Das glei­che Szenario haben wir mit dem Euro-Sturz. Von wegen Überraschung: Drei Jahre lang wur­de die­ser Kurs künst­lich sta­bi­li­siert und die Schweizerische Nationalbank hat das immer wie­der deut­lich kom­mu­ni­ziert. Doch statt dar­auf hin­zu­ar­bei­ten, was sein wür­de, wenn die­se Wirtschaftssubvention ein Ende haben wird, genoss man den neu­en Wohlstand in Sicherheit. Wir haben ein­fach ver­ges­sen, was die Realität ist. Und wie erstaun­lich, dass die Börsen fast ins Bodenlose stürz­ten. Nick Hayek, Chef des Bieler Uhrenherstellers Swatch, schlug dabei gros­se Töne an. Natürlich wur­de nicht erwähnt, dass sein Unternehmen erst kurz zuvor an der Zürcher Bahnhofstrasse ein Haus für geschätz­te 400 – 500 Millionen gekauft hat. Welch Luxus! Und er sag­te in die­sem Zusammenhang auch nicht, dass er am 6. Januar in einem Interview mit watson.ch mein­te: «Ein biss­chen Chaos ist nicht schlecht.» Ebenso die neu­see­län­di­schen Broker, wel­che nach angeb­li­chen Millionen-Verlusten inner­halb von den ersten 6 Stunden Bankrott mel­de­ten, erzäh­len nicht, mit wie vie­len Milliarden sie auf der Subventionsstütze der Schweizerischen Nationalbank spe­ku­lier­ten. Bereits nach ein paar Tagen wur­den all­ge­mein die Stimmen gemäs­sig­ter. Das Vertrauen zur SNB war fast wie­der her­ge­stellt. Eben, man wuss­te drei Jahre lang genau, dass die­ser Tag kom­men wür­de. Und neben­bei darf nicht ver­ges­sen wer­den, dass in Krisenzeiten die Luxuswirtschaft die besten Umsätze macht. Das zeig­te unter ande­rem SRF im Jahr 2009 in einem Beitrag der Rundschau.

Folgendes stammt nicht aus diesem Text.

`config.mk`:
```
export PLATFORM = sky130hd
export DESIGN_NAME = rau_ctrl
export DESIGN_NICKNAME = d
export VERILOG_FILES = /design/src/rtl/core/rau_pkg.sv /design/src/rtl/core/rau_ctrl.sv
export SDC_FILE = /design/constraint.sdc
export NUM_CORES = 1
export LEC_CHECK = 0
export BUFFER_PORTS_ARGS = -buffer_cell sky130_fd_sc_hd__buf_2
export CAP_MARGIN = 20
export CORE_AREA = 2 2 39 41
export CTS_CLUSTER_SIZE = 12
export DETAILED_ROUTE_END_ITERATION = 10
export DIE_AREA = 0 0 41 43
export SLEW_MARGIN = 10
export SYNTH_ARGS = -nofsm -noshare
export SYNTH_HDL_FRONTEND = slang
export SYNTH_SLANG_ARGS = --single-unit
```
`constraint.sdc`:
```
create_clock -name clk -period 1.7 [get_ports clk]
set_input_delay 0.085 -clock clk [delete_from_list [all_inputs] [get_ports clk]]
set_output_delay 0.085 -clock clk [all_outputs]
set_load 0.02 [all_outputs]
```
`src/rtl/core/rau_pkg.sv`:
```
// Shared types and constants for the rational arithmetic unit.
`timescale 1ns / 1ps
package rau_pkg;
	localparam int WORD_BITS = 32;
	localparam int MAG_BITS  = 2 * WORD_BITS;
	localparam int CNT_BITS  = $clog2(MAG_BITS + 1);

	typedef enum logic [2:0] {
		OP_ADD  = 3'd0,
		OP_SUB  = 3'd1,
		OP_MUL  = 3'd2,
		OP_DIV  = 3'd3,
		OP_NORM = 3'd4
	} op_t;

	typedef enum logic [1:0] {
		ST_OK   = 2'd0,
		ST_ZERO = 2'd1,
		ST_OVF  = 2'd2
	} status_t;

	typedef enum logic [3:0] {
		S_IDLE, S_MUL1, S_MUL2, S_COMB, S_GCD, S_DIV1, S_DIV2, S_CHECK, S_OUT
	} state_t;

	// Controller to datapath commands.
	typedef struct packed {
		logic load;
		logic mul1;
		logic mul2;
		logic comb;
		logic gcd_step;
		logic div_init;
		logic div_step;
		logic div_sel_den;
		logic check;
	} cmd_t;

	// Datapath to controller status.
	typedef struct packed {
		logic in_err;
		logic num_zero;
		logic gcd_done;
		logic div_done;
	} sts_t;
endpackage

```
`src/rtl/core/rau_ctrl.sv`:
```
// Controller state machine sequencing the datapath.
`timescale 1ns / 1ps
module rau_ctrl
	import rau_pkg::*;
(
	input  logic clk,
	input  logic arst_n,
	input  logic start,
	input  logic out_taken,
	input  sts_t sts,
	output cmd_t cmd,
	output logic busy,
	output logic out_valid
);
	state_t state_q, state_d;

	always_ff @(posedge clk or negedge arst_n) begin
		if (!arst_n) state_q <= S_IDLE;
		else state_q <= state_d;
	end

	always_comb begin
		state_d = state_q;
		unique case (state_q)
			S_IDLE:  if (start) state_d = S_MUL1;
			S_MUL1:  state_d = sts.in_err ? S_CHECK : S_MUL2;
			S_MUL2:  state_d = S_COMB;
			S_COMB:  state_d = S_GCD;
			S_GCD:   if (sts.num_zero) state_d = S_CHECK;
				else if (sts.gcd_done) state_d = S_DIV1;
			S_DIV1:  if (sts.div_done) state_d = S_DIV2;
			S_DIV2:  if (sts.div_done) state_d = S_CHECK;
			S_CHECK: state_d = S_OUT;
			S_OUT:   if (out_taken) state_d = S_IDLE;
			default: state_d = S_IDLE;
		endcase
	end

	// High for the first cycle spent in a state.
	logic first_q;
	always_ff @(posedge clk or negedge arst_n) begin
		if (!arst_n) first_q <= 1'b0;
		else first_q <= (state_q != state_d);
	end

	always_comb begin
		cmd = '0;
		unique case (state_q)
			S_IDLE:  cmd.load = start;
			S_MUL1:  cmd.mul1 = 1'b1;
			S_MUL2:  cmd.mul2 = 1'b1;
			S_COMB:  cmd.comb = 1'b1;
			S_GCD: begin
				cmd.gcd_step = !sts.gcd_done || first_q;
				cmd.div_init = sts.gcd_done && !first_q;
			end
			S_DIV1: begin
				cmd.div_step = !sts.div_done;
				cmd.div_init = sts.div_done;
				cmd.div_sel_den = sts.div_done;
			end
			S_DIV2:  cmd.div_step = !sts.div_done;
			S_CHECK: cmd.check = 1'b1;
			default: ;
		endcase
	end
	assign busy = (state_q != S_IDLE);
	assign out_valid = (state_q == S_OUT);
endmodule

```
---- After elaboration in Yosys (flattened, before gate mapping) ----
Cells that the tools add are included.
operators by class
  eq/ne operators ......................... 9
  multiplexer cells ....................... 17
  reduce and logical (&&, ||, !) cells .... 8
operators by type and width
  operator                                                               number
  4-bit one-hot mux with 9 select lines                                  1
  4-bit 2-to-1 mux                                                       6
  4-bit by 3-bit equality test with 1-bit output, second input constant  4
  4-bit by 2-bit equality test with 1-bit output, second input constant  2
  1-bit 2-to-1 mux                                                       8
  4-bit by 1-bit equality test with 1-bit output, second input constant  1
  4-bit equality test, second input constant                             1
  4-bit logical NOT                                                      1
  4-bit inequality test                                                  1
  4-bit nonzero test                                                     1
  1-bit logical NOT                                                      3
  3-bit 2-to-1 mux                                                       1
  1-bit one-hot mux with 2 select lines                                  1
  2-bit OR reduction                                                     1
  1-bit logical AND                                                      1
  1-bit logical OR                                                       1
storage, ports and cells
  register bits ........................... 5
  input port bits ......................... 8
  word-level logic and storage cells ...... 36

---- Depth between registers and ports, before layout ----
Gate-level depths: netlist of run 1.
  word-level depth ........................ 4
  gate-level depth with buffers ........... 5
  gate-level depth less buffers ........... 4

---- Worst setup path before layout of run 1 ----
No wires, ideal clock.
  path kind ............................... register to register
  start ................................... register state_q[0]
  end ..................................... register first_q
  setup time .............................. 0.124 ns
  data arrival time ....................... 1.291 ns
  setup slack ............................. 0.285 ns
  stages on the path, launching flop included .. 5
  buffers on the path ..................... 0
  clock period less this slack ............ 1.415 ns
  cell sequence ........................... dfrtp_1 > or2b_1 > o21ai_1 > a221o_1 > a211o_1
on the way
  word-level cells in the longest chain between the ends .. 4
ends and longest elaborated chain
  what                                       line            RTL
  from (decl)                                rau_ctrl.sv:15  state_t state_q, state_d;
  from (signal assigned)                     rau_ctrl.sv:19  else state_q <= state_d;
  4-bit 2-to-1 mux                           rau_ctrl.sv:30  else if (sts.gcd_done) state_d = S_DIV1;
  4-bit 2-to-1 mux                           rau_ctrl.sv:29  S_GCD: if (sts.num_zero) state_d = S_CHECK;
  4-bit one-hot mux with 9 select lines (*)  rau_ctrl.sv:24  unique case (state_q)
  named net state_d[0]                       rau_ctrl.sv:15
  4-bit inequality test (*)                  rau_ctrl.sv:43  else first_q <= (state_q != state_d);
  to (signal assigned)                       rau_ctrl.sv:43
  to (decl)                                  rau_ctrl.sv:40  logic first_q;
The timed path passes the listed nets; every way through them passes the cells marked *.

---- Worst setup path in the final report of run 1 ----
Ends and elaborated chain as after synthesis.

==> metrics.cfg, run 1 <==
[cts]
clk_pin_slew_ps = 40
clk_latency_ps = 240
cts_buffers = 3
cts_max_level = 1
cts_root_buffer = clkbuf_4
clockBufferDepth = 2
post_cts_resized = 0
clock_sinks = 5
cts_tree = built

[sta]
rsz0062_at_grt = false
final_max_slew_viol_count = 0
fmax_mhz = 637
tightest_slew_ps = 398
relSlewSlack = 0.735
holdWs_ps = 141
hold_viol = 0
period_share = 0.924
setup_viol = 0
finalCriticalPeriod_ps = 1570
finalSetupTns_ps = 0
finClkSkew_ps = 2.76

[power_and_ir_drop]
p_sw_frac = 0.495
power_density_mw_per_mm2 = 2060
power.switching_mw = 0.599
combPwrFrac = 0.651
finalPower_mw = 1.21
clock_power_share = 0.113
intPower_mw = 0.610
p_seq_frac = 0.236
peakVddDrop_mv = 0.754
p_leak_nw = 0.320

[yosys]
yosysSeqAreaShare = 0.283
synth_fp_nets = 67
synthArstFlopShare = 1.00
yosysMostFrequentCell = nor2_1
synth-main-ff-cell = dfrtp_1
syn-instance-count = 59
yosys_warnings = 0
ys_seq_elements = 5
synth_commonest_cells = 7 x nor2_1, 5 x a21oi_1, 5 x dfrtp_1, 5 x nor3_1
synth_edf_count = 0
yosys.area.top_type = dfrtp_1
syn-cell-area_um2 = 442
ys_types = 27
postSynthAreaPerCell_um2 = 7.49
synth_top_area_frac = 0.283
synth_area_leaders = dfrtp_1 28%, nor2_1 5.9%, a21oi_1 5.7%, and3_1 5.7%, nor3_1 5.7%

[status]
run_status = completed

[global_routing]
grt_start_max_net_pins = 14
grt_pass1_wl_um = 1770
grt_use_total = 0.148
antenna_found_initial = 0
grt_pass1_vias = 453
grt_overflow = 0

[floorplan]
io-pin-count = 19
dieWidth_um = 41
die_area_mm2 = 0.00176
core_area_mm2 = 0.00138
fp-row-count = 14
die_y_um = 43
start_util = 0.319

[setup_path]
critPathMaxFanout = 9
slowest_delay_ps = 460
cp.required_ps = 1830
r2r_end = first_q$_DFF_PN0_
worst-setup-path-type = reg -> reg
reg2reg_from = state_q[0]$_DFF_PN0_
cp-startpoint = state_q[0]$_DFF_PN0_
r2r_setup_slack_ps = 130
crit_path_end_kind = flop
crit_slowest_cell = dfrtp_1
path_cells = or2b_1 -> o21ai_1 -> a221o_1 -> a211o_1
endpoint = first_q$_DFF_PN0_
worstSetupStartpointType = flop
rr_worst_depth = 4
cp.arrival_ps = 1700

[cells_and_area]
n_fill_cell = 145
drive_above_1_share = 0.333
nNetsFinal = 90
design_area_um2 = 586
diodes = 0
area_growth_pct = 32.6

[worst_hold_path]
hp-class = in -> reg

[place]
hpwl_um = 895
dpl_cell_area_um2 = 549
gp_congestion = 0.795
place.port_buffers = 18

[run]
max_cap_viol_count = 0

[drt]
wl_per_cell_um = 11.5
viasPerCell = 4.99
drcViolationCount = 0
drt_iter0_drc = 9
ant_nets = 0
first_pass_iters = 4
wl_um = 1120
via_count = 484

==> power by group through the flow <==
| stage | sequential (mW) | combinational [mW] | clock [mW] |
|---|---|---|---|
| floorplan | 0.221 | 0.656 | 0 |
| global placement | 0.288 | 0.789 | 0 |
| detailed placement | 0.286 | 0.794 | 0 |
| CTS | 0.284 | 0.797 | 0.142 |
| global route | 0.301 | 0.863 | 0.156 |
| finish | 0.285 | 0.786 | 0.137 |
==> metrics by stage <==
step / instances / worst slack (ps) / utilization
3_5_place_dp: 92 / 138 / 0.397
6_report: 97 / 130 / 0.423
3_3_place_gp: 92 / 168 / 0.397
5_1_grt: 97 / 38.2 / 0.423
2_1_floorplan: 59 / 285 / -
4_1_cts: 97 / 132 / 0.423
==> worst min path at each step <==
stage,startpoint,to,slack (ps),cells after the start
after global placement,arst_n,state_q[1]$_DFF_PN0_,-100,1
after global routing,out_taken,state_q[3]$_DFF_PN0_,150,3
after detailed placement,arst_n,state_q[1]$_DFF_PN0_,-90,1
after CTS,out_taken,state_q[3]$_DFF_PN0_,140,3
after floorplan,arst_n,first_q$_DFF_PN0_,-210,0
final,out_taken,state_q[3]$_DFF_PN0_,140,3
==> worst max-delay path, delay by kind of cell (launching register included) <==
kind | cells | cell delay, ps
flops | 1 | 460
simple gates | 1 | 250
compound gates | 3 | 750
==> registers in the layout, summed over array words and instances (netlist names) <==
register	count
state_q	4
first_q	1
==> logic make-up (layout without fill, tap and decap cells) <==
| family | after synthesis | in the layout | share of synthesized area |
|---|---|---|---|
| compound gates | 17 | 17 | 0.252 |
| xor+xnor | 1 | 1 | 0.0198 |
| buf+inv | 9 | 31 | 0.0991 |
| flops | 5 | 5 | 0.283 |
| mux | 2 | 2 | 0.0453 |
| simple gates | 25 | 25 | 0.300 |
==> area by class of cell <==
class	instances	area, µm²	share of cell area
Multi-Input combinational cell	45	273	0.466
Sequential cell	5	125	0.214
Timing Repair Buffer	22	123	0.209
Clock buffer	4	26.3	0.0449
Tap cell	16	20.0	0.0342
Inverter	5	18.8	0.0321
==> cell usage in the layout (no fill, tap or decap) <==
cell type / n
a311oi_1: 1
dfrtp_1: 5
o22a_2: 1
nor2_4: 1
a21oi_1: 5
buf_2: 18
inv_2: 1
inv_1: 4
nor2_1: 7
nand3b_1: 1
o21ai_0: 3
nor2b_1: 1
mux2i_1: 2
nor3_1: 5
buf_4: 3
dlygate4sd3_1: 1
or2b_1: 1
a211o_1: 2
clkbuf_4: 3
o21ai_1: 2
nor4_1: 1
a211oi_1: 1
a221o_1: 1
nand2_1: 3
clkbuf_1: 1
xnor2_1: 1
nand2b_1: 1
a21o_1: 1
and3_1: 4
==> layer usage <==
| layer | vias up | global-route usage | routed length [µm] |
|---|---|---|---|
| li1 | 252 | - | - |
| met1 | 208 | 0.191 | 512 |
| met2 | 22 | 0.219 | 506 |
| met3 | 2 | 0.0314 | 86 |
| met4 | 0 | 0.0800 | 11 |
| met5 | - | 0 | 0 |
==> timing repair <==
item	in CTS	in global routing
hold endpoints to repair	5	0
hold buffers	1	0
buffers inserted	0	0
No activity file was read; power rests on OpenSTA's default activity.
==> run 2, diff against run 1 <==
- CELL_PAD_IN_SITES_DETAIL_PLACEMENT: unset -> 1
- CELL_PAD_IN_SITES_GLOBAL_PLACEMENT: unset -> 2
- CORE_AREA: 2 2 39 41 -> unset
- CORE_UTILIZATION: unset -> 25
- CTS_BUF_LIST: unset -> sky130_fd_sc_hd__clkbuf_4 sky130_fd_sc_hd__clkbuf_8
- DIE_AREA: 0 0 41 43 -> unset
- PLACE_DENSITY_LB_ADDON: unset -> 0.1
- SLEW_MARGIN: 10 -> unset
==> run 2 against run 1 <==
  * Wire length grew 25%
  * Die area grew 10%
  * Power grew 8.1%
  * First-iteration DRC count grew 33%
  * Register-to-register slack lost 30 ps
  * Hold slack lost 3.1 ps
  * Count of clock-buffer cells in the layout is the same
  * Final area grew 4.5%
  * Combinational power grew 10%
  * Utilization shrank 3.5 points
  * Non-clock buffer count grew 3
  * Critical endpoint unchanged
==> metrics.cfg, run 2 (synthesis gave the netlist of run 1 again) <==
[run]
max_cap_viol_count = 0  ; unchanged

[power_and_ir_drop]
finalPower_mw = 1.31  ; was 1.21 mW
power_density_mw_per_mm2 = 2130  ; was 2060 mW/mm²
peakVddDrop_mv = 0.789  ; was 0.754 mV
p_leak_nw = 0.338  ; was 0.320 nW

[global_routing]
grt_pass1_wl_um = 2380  ; was 1770 µm
grt_start_max_net_pins = 11  ; was 14
grt_overflow = 0  ; unchanged
grt_pass1_vias = 504  ; was 453
grt_use_total = 0.170  ; was 0.148
antenna_found_initial = 0  ; unchanged

[setup_path]
cp.required_ps = 1820  ; was 1830 ps
crit_path_end_kind = flop  ; unchanged
r2r_end = first_q$_DFF_PN0_  ; unchanged
slowest_delay_ps = 450  ; was 460 ps
worstSetupStartpointType = flop  ; unchanged
worst-path-buf-inv = 0  ; unchanged
path_cells = or2b_1 -> o21ai_1 -> a221o_1 -> a211o_1  ; unchanged
reg2reg_from = state_q[0]$_DFF_PN0_  ; unchanged
r2r_setup_slack_ps = 100  ; was 130 ps
cp.arrival_ps = 1720  ; was 1700 ps
rr_worst_depth = 4  ; unchanged
critPathMaxFanout = 8  ; was 9
crit_family = compound AO/OA/AOI/OAI gates  ; unchanged
crit_slowest_cell = dfrtp_1  ; unchanged
worst-setup-path-type = reg -> reg  ; unchanged

[drt]
viasPerCell = 5.10  ; was 4.99
via_count = 510  ; was 484
drcViolationCount = 0  ; unchanged
first_pass_iters = 5  ; was 4
ant_nets = 0  ; unchanged
drt_iter0_drc = 12  ; was 9
wl_per_cell_um = 13.9  ; was 11.5 µm
wl_um = 1390  ; was 1120 µm

[cells_and_area]
n_fill_cell = 210  ; was 145
layout_common_cells = 18 x buf_2, 7 x nor2_1, 6 x buf_4  ; was 18 x buf_2, 7 x nor2_1, 5 x nor3_1, 5 x a21oi_1, 5 x dfrtp_1
regMostFlops = state_q  ; unchanged
post-route-util = 0.388  ; was 0.423
largestRegisters = state_q x4, first_q x1  ; unchanged
area_growth_pct = 38.5  ; was 32.6%
drive_above_1_share = 0.369  ; was 0.333
largest_register_ffs = 4  ; unchanged
layout_commonest_cell = buf_2  ; unchanged
nNetsFinal = 93  ; was 90
diodes = 0  ; unchanged

[sta]
setup_viol = 0  ; unchanged
rsz0062_at_grt = false  ; unchanged
tightest_slew_ps = 356  ; was 398 ps
finClkSkew_ps = 3.37  ; was 2.76 ps
holdWs_ps = 137  ; was 141 ps
finalCriticalPeriod_ps = 1600  ; was 1570 ps
final_max_slew_viol_count = 0  ; unchanged
period_share = 0.939  ; was 0.924
finalSetupTns_ps = 0  ; unchanged
hold_viol = 0  ; unchanged
relSlewSlack = 0.763  ; was 0.735
worst_slack_ps = 103  ; was 130 ps
fmax_mhz = 626  ; was 637 MHz

[floorplan]
die_area_mm2 = 0.00194  ; was 0.00176 mm²
start_util = 0.280  ; was 0.319
io-pin-count = 19  ; unchanged
dieWidth_um = 44.0  ; was 41 µm
fp-row-count = 14  ; unchanged
core_area_mm2 = 0.00158  ; was 0.00138 mm²
die_y_um = 44.0  ; was 43 µm

[cts]
clock_sinks = 5  ; unchanged
postCtsHoldBufs = 1  ; unchanged
cts_max_level = 1  ; unchanged
cts_setup_buffers = 0  ; unchanged
clockBufferDepth = 2  ; unchanged
post_cts_resized = 0  ; unchanged
clk_pin_slew_ps = 40  ; about the same
clk_latency_ps = 240  ; about the same
cts_tree = built  ; unchanged
cts_buffers = 3  ; unchanged
cts_root_buffer = clkbuf_4  ; unchanged

[place]
hpwl_um = 1090  ; was 895 µm
gp_congestion = 0.760  ; was 0.795
pre_cts_slack_ps = 110  ; was 138 ps
place.port_buffers = 18  ; unchanged

[status]
run_status = completed  ; unchanged

[worst_hold_path]
hp-class = in -> reg  ; unchanged
holdPathEnd = state_q[3]$_DFF_PN0_  ; unchanged
hold_start = out_taken  ; unchanged
hold_path_depth = 3  ; unchanged

[run 2: cell count changes in the layout (fill, tap and decap cells not counted)]
cell      before  now
clkbuf_4       3    4
buf_4          3    6
clkbuf_1       1    0
[run 2: report_power, final]
part | leakage [nW] | switching (mW) | internal, mW
combinational | 0.259 | 0.486 | 0.381
clock | 0.0184 | 0.0462 | 0.104
sequential | 0.0607 | 0.110 | 0.178
[run 2: cell type report]
class | count | area (µm²) | share of cell area
flip-flops and latches | 5 | 125 | 0.204
well taps | 16 | 20.0 | 0.0327
repair buffers | 25 | 145 | 0.237
clock buffers | 4 | 30.0 | 0.0491
inverters | 5 | 18.8 | 0.0307
multi-input cells | 45 | 273 | 0.446
[run 2: worst reg2reg max path, stage by stage, from the launching register on]
cell and delay, ps:
dfrtp_1 450, or2b_1 270, o21ai_1 90, a221o_1 370
a211o_1 300
[run 2: worst max-delay path by stage]
| stage | start | endpoint | slack, ps | cells after the start |
|---|---|---|---|---|
| after global routing | state_q[0]$_DFF_PN0_ | first_q$_DFF_PN0_ | 7 | 4 |
| final | state_q[0]$_DFF_PN0_ | first_q$_DFF_PN0_ | 100 | 4 |
| after floorplan | state_q[0]$_DFF_PN0_ | first_q$_DFF_PN0_ | 290 | 4 |
| after CTS | state_q[0]$_DFF_PN0_ | first_q$_DFF_PN0_ | 100 | 4 |
| after global placement | state_q[0]$_DFF_PN0_ | first_q$_DFF_PN0_ | 190 | 4 |
| after detailed placement | state_q[0]$_DFF_PN0_ | first_q$_DFF_PN0_ | 110 | 4 |
[run 2: per-layer routing]
| metal | vias up | track usage | wire (µm) |
|---|---|---|---|
| met5 | - | 0 | 0 |
| met4 | 0 | 0.0727 | 0 |
| met3 | 0 | 0.0367 | 27 |
| met2 | 9 | 0.276 | 656 |
| met1 | 241 | 0.217 | 708 |
| li1 | 260 | - | - |
[run 2: metrics by stage]
stage               cells  instance area (µm²)
detailed placement     95                  572
global placement       95                  572
finish                100                  612
global route          100                  612
floorplan              59                  442
CTS                   100                  612
==> run 3, diff against run 2 <==
- CORE_ASPECT_RATIO: unset -> 0.9
==> run 3 against run 2 <==
  * Sequential cell count unchanged
  * Final area is 2.9% higher
  * Die area is essentially flat
  * Via count down 3.7%
  * Clock power is 7% higher
  * Global-route usage is 2.1 points lower
  * Clock skew shrank 1.3 ps
  * Maximum frequency increased by 1.0%
  * Combinational power barely moved
  * Critical path type is now reg -> out
  * Critical endpoint is now cmd[1]
  * Largest cell class unchanged
  * Highest routed layer is now met4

Realitäten kann man ganz unter­schied­lich betrach­ten. Es gibt die «glei­che Betrachtungsweise» nicht, da Menschen nie den iden­ti­schen Erfahrungshorizont haben kön­nen. Wenn ich «Baum» schrei­be, den­ken Sie, lie­be LeserInnen, gleich an ihr eige­nes Bild von einem Baum. Der hat wahr­schein­lich nicht viel mit mei­nem Baum gemein­sam. Und des­we­gen gibt es «die Realität» wohl nicht, denn das Abbild davon in unse­rer Wahrnehmung ist ein Einzigartiges. Ich zweif­le auch sehr, dass es «eine all­ge­mein­gül­ti­ge Wahrheit» geben soll. Selbst eine mathe­ma­ti­sche Berechnung ist nur in ihrem mathe­ma­ti­schen Universum kor­rekt. Unsere Versuche, all­ge­mein­gül­ti­ge gesell­schaft­li­che Betrachtungsweisen zu kre­ieren, haben also nichts mit Biederkeit oder Freiheitsentzug zu tun, son­dern die­nen eigent­lich der gemein­sa­men Entwicklungsfähigkeit einer Gesellschaft. Wenn alle nur noch in «ihrer Realität» funk­tio­nie­ren, wird es zuneh­mend schwie­rig, gemein­sam auf die­sem Planeten zu leben. Es braucht also «Normen». Damit möch­te ich aber das «Chaos» nicht aus­schlies­sen, denn eine Gesellschaft kann sich auch ideo­lo­gisch in Mustern ver­ren­nen. Und dann braucht es not­wen­di­ger­wei­se einen Neuanfang und Aufbruch.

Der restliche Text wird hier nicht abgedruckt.